- _Source information_:
---------------
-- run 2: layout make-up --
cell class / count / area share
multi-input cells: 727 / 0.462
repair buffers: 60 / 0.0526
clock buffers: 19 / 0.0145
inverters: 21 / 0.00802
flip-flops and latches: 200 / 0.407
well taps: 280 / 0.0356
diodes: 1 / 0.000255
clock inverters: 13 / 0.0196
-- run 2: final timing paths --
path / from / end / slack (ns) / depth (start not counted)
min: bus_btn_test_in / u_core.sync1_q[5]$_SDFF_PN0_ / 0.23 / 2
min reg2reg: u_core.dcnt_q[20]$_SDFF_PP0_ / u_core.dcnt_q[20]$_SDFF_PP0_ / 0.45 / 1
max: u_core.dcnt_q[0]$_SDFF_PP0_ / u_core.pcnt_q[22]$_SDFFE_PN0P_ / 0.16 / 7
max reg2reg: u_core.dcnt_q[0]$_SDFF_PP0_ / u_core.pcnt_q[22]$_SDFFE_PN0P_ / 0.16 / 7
---------------
- _Problem_:
Every entry must be printed again, exactly as it reads.

- _Answer space_:
-- run 2: layout make-up --
cell class / count / area share
multi-input cells: 727 / 0.462
repair buffers: 60 / 0.0526
clock buffers: 19 / 0.0145
inverters: 21 / 0.00802
flip-flops and latches: 200 / 0.407
well taps: 280 / 0.0356
diodes: 1 / 0.000255
clock inverters: 13 / 0.0196
-- run 2: final timing paths --
path / from / end / slack (ns) / depth (start not counted)
min: bus_btn_test_in / u_core.sync1_q[5]$_SDFF_PN0_ / 0.23 / 2
min reg2reg: u_core.dcnt_q[20]$_SDFF_PP0_ / u_core.dcnt_q[20]$_SDFF_PP0_ / 0.45 / 1
max: u_core.dcnt_q[0]$_SDFF_PP0_ / u_core.pcnt_q[22]$_SDFFE_PN0P_ / 0.16 / 7
max reg2reg: u_core.dcnt_q[0]$_SDFF_PP0_ / u_core.pcnt_q[22]$_SDFFE_PN0P_ / 0.16 / 7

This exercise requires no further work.